§ **Work to complete**
Search each line below for the word "number" and list those that contain it.
######
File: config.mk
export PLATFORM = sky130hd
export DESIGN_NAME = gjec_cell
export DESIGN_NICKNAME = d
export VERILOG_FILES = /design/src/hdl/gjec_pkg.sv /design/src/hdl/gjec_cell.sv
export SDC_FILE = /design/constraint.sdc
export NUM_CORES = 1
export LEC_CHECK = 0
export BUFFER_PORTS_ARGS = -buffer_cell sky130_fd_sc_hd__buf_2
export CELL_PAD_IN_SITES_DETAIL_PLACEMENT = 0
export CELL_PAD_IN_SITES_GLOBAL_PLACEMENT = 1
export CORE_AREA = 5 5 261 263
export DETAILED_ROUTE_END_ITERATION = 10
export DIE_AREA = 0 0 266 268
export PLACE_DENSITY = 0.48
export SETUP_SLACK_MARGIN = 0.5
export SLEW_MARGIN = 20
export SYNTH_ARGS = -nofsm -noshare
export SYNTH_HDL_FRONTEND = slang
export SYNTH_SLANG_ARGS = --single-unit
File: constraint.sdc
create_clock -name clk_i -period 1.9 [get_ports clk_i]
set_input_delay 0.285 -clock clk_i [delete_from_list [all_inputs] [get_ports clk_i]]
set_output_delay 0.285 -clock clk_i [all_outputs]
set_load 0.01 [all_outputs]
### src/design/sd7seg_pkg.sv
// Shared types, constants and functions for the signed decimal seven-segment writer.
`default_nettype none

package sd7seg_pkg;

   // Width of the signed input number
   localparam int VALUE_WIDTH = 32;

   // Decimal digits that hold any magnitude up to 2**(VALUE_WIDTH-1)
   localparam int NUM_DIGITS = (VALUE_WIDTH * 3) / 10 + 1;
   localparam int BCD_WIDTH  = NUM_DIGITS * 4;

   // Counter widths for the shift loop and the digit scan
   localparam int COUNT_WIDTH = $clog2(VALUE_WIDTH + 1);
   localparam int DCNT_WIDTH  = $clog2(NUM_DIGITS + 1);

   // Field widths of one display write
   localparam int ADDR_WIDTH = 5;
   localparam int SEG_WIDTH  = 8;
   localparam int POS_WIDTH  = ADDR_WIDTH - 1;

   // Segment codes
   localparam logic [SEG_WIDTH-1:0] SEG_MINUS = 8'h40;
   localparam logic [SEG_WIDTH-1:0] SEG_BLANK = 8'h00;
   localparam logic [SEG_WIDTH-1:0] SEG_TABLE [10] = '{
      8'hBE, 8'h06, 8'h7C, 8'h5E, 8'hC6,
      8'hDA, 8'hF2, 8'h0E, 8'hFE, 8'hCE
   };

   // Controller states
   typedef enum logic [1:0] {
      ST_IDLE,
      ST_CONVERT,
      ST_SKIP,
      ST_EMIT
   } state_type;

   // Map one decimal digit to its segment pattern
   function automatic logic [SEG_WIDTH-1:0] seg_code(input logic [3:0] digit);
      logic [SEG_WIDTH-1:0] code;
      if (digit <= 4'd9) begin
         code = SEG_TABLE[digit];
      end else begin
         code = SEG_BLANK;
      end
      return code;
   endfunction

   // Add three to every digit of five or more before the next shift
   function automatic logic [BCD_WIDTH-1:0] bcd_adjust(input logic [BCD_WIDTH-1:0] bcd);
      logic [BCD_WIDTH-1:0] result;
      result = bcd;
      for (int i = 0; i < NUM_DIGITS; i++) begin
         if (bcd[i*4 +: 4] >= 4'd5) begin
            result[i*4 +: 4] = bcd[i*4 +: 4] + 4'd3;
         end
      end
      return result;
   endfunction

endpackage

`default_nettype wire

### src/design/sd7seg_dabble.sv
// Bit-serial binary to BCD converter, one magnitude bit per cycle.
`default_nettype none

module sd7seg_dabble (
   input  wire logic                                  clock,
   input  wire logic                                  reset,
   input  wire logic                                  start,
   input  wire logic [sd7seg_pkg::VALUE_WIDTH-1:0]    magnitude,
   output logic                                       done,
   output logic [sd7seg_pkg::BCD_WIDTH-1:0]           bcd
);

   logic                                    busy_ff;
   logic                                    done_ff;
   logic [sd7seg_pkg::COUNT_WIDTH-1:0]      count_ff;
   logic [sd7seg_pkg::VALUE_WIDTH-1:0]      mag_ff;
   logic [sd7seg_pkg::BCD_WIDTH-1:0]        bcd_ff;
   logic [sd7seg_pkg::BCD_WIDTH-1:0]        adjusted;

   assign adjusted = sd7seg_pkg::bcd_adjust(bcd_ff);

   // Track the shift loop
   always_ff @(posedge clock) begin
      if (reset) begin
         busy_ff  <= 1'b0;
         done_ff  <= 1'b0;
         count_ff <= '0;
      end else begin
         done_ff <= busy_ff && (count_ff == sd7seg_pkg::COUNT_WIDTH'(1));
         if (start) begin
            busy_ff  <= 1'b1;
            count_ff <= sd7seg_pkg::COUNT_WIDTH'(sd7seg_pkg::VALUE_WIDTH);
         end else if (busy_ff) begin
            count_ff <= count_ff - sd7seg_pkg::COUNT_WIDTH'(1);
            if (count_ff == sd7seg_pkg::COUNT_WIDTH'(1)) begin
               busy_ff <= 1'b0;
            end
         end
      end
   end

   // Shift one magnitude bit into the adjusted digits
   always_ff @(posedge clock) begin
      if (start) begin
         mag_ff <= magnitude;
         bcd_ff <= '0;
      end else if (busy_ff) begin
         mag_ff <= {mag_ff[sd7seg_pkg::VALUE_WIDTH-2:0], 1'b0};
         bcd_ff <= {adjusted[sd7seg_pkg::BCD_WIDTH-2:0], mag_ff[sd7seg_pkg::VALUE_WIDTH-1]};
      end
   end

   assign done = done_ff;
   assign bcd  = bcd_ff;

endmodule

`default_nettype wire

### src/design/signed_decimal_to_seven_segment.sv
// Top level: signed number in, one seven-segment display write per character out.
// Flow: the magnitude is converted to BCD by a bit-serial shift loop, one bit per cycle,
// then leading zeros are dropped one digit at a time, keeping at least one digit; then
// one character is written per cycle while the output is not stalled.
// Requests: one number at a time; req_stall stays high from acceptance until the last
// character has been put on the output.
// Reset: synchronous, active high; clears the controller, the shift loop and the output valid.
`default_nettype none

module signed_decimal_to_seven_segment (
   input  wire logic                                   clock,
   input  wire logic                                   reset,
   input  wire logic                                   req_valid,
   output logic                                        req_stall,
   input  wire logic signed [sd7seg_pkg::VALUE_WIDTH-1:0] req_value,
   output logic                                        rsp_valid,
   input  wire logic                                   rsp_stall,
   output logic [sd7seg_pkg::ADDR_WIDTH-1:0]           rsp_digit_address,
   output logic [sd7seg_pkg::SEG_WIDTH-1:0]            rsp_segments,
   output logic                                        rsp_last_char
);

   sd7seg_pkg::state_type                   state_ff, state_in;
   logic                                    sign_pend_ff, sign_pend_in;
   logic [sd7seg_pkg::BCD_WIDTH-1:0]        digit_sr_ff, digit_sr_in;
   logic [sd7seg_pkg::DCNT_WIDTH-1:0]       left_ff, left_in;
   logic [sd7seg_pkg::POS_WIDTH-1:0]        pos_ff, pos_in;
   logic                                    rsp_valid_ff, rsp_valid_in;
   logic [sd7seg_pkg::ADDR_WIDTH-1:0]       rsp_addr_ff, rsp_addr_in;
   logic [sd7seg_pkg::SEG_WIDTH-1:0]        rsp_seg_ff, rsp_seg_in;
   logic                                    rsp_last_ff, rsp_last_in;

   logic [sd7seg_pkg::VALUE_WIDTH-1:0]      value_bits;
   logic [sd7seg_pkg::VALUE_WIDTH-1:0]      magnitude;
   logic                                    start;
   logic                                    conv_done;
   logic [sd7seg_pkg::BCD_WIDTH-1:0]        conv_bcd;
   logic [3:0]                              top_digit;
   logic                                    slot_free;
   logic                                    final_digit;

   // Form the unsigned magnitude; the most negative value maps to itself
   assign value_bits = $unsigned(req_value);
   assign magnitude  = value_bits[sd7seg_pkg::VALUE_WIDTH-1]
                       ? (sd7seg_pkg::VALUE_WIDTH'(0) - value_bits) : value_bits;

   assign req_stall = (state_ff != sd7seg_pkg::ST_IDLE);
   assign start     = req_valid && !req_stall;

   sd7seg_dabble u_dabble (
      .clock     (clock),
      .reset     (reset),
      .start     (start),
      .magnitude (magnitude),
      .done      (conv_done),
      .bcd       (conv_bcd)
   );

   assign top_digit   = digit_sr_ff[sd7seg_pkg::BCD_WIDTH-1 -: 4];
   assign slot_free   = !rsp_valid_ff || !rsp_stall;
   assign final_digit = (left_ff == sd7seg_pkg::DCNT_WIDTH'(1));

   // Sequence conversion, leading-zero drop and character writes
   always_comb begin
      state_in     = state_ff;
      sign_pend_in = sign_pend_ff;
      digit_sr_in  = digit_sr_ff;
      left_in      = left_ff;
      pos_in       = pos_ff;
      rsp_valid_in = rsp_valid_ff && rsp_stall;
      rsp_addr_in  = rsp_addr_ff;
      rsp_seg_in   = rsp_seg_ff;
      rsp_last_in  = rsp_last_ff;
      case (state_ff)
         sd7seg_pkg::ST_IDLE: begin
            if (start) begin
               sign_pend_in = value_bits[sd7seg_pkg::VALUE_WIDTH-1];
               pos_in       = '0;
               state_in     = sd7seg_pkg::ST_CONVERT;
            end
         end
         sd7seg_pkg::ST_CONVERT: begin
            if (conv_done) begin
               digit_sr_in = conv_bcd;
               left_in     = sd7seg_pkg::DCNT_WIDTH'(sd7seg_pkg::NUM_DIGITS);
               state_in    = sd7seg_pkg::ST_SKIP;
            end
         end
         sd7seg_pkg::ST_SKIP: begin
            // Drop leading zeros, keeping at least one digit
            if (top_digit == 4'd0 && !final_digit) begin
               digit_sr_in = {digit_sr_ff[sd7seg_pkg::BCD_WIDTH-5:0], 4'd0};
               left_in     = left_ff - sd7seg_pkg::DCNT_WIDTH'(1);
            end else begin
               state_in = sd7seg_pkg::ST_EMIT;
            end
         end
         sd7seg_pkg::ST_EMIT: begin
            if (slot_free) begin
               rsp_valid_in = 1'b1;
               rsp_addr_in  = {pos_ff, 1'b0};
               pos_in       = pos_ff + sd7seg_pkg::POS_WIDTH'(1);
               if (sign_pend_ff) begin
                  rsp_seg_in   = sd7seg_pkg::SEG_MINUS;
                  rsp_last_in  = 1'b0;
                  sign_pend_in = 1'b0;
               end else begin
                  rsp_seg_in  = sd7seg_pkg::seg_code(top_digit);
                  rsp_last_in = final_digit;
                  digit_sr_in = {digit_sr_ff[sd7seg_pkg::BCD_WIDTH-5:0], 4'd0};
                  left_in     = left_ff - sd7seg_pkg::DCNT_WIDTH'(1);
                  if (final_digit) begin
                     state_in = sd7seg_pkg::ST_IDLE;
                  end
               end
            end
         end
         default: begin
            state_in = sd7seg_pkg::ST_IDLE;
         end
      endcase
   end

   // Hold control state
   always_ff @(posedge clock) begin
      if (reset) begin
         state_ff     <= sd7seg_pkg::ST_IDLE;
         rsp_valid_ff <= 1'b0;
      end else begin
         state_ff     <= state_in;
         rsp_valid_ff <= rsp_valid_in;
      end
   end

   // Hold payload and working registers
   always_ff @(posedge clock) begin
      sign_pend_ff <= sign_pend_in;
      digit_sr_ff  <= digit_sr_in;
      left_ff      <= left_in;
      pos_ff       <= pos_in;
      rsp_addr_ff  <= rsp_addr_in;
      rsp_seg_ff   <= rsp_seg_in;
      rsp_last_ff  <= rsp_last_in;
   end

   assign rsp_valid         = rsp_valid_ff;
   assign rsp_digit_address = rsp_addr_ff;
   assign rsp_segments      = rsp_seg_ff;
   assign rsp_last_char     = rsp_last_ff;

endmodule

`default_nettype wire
######
§ **Expected answer**
   // Width of the signed input number
// Top level: signed number in, one seven-segment display write per character out.
// Requests: one number at a time; req_stall stays high from acceptance until the last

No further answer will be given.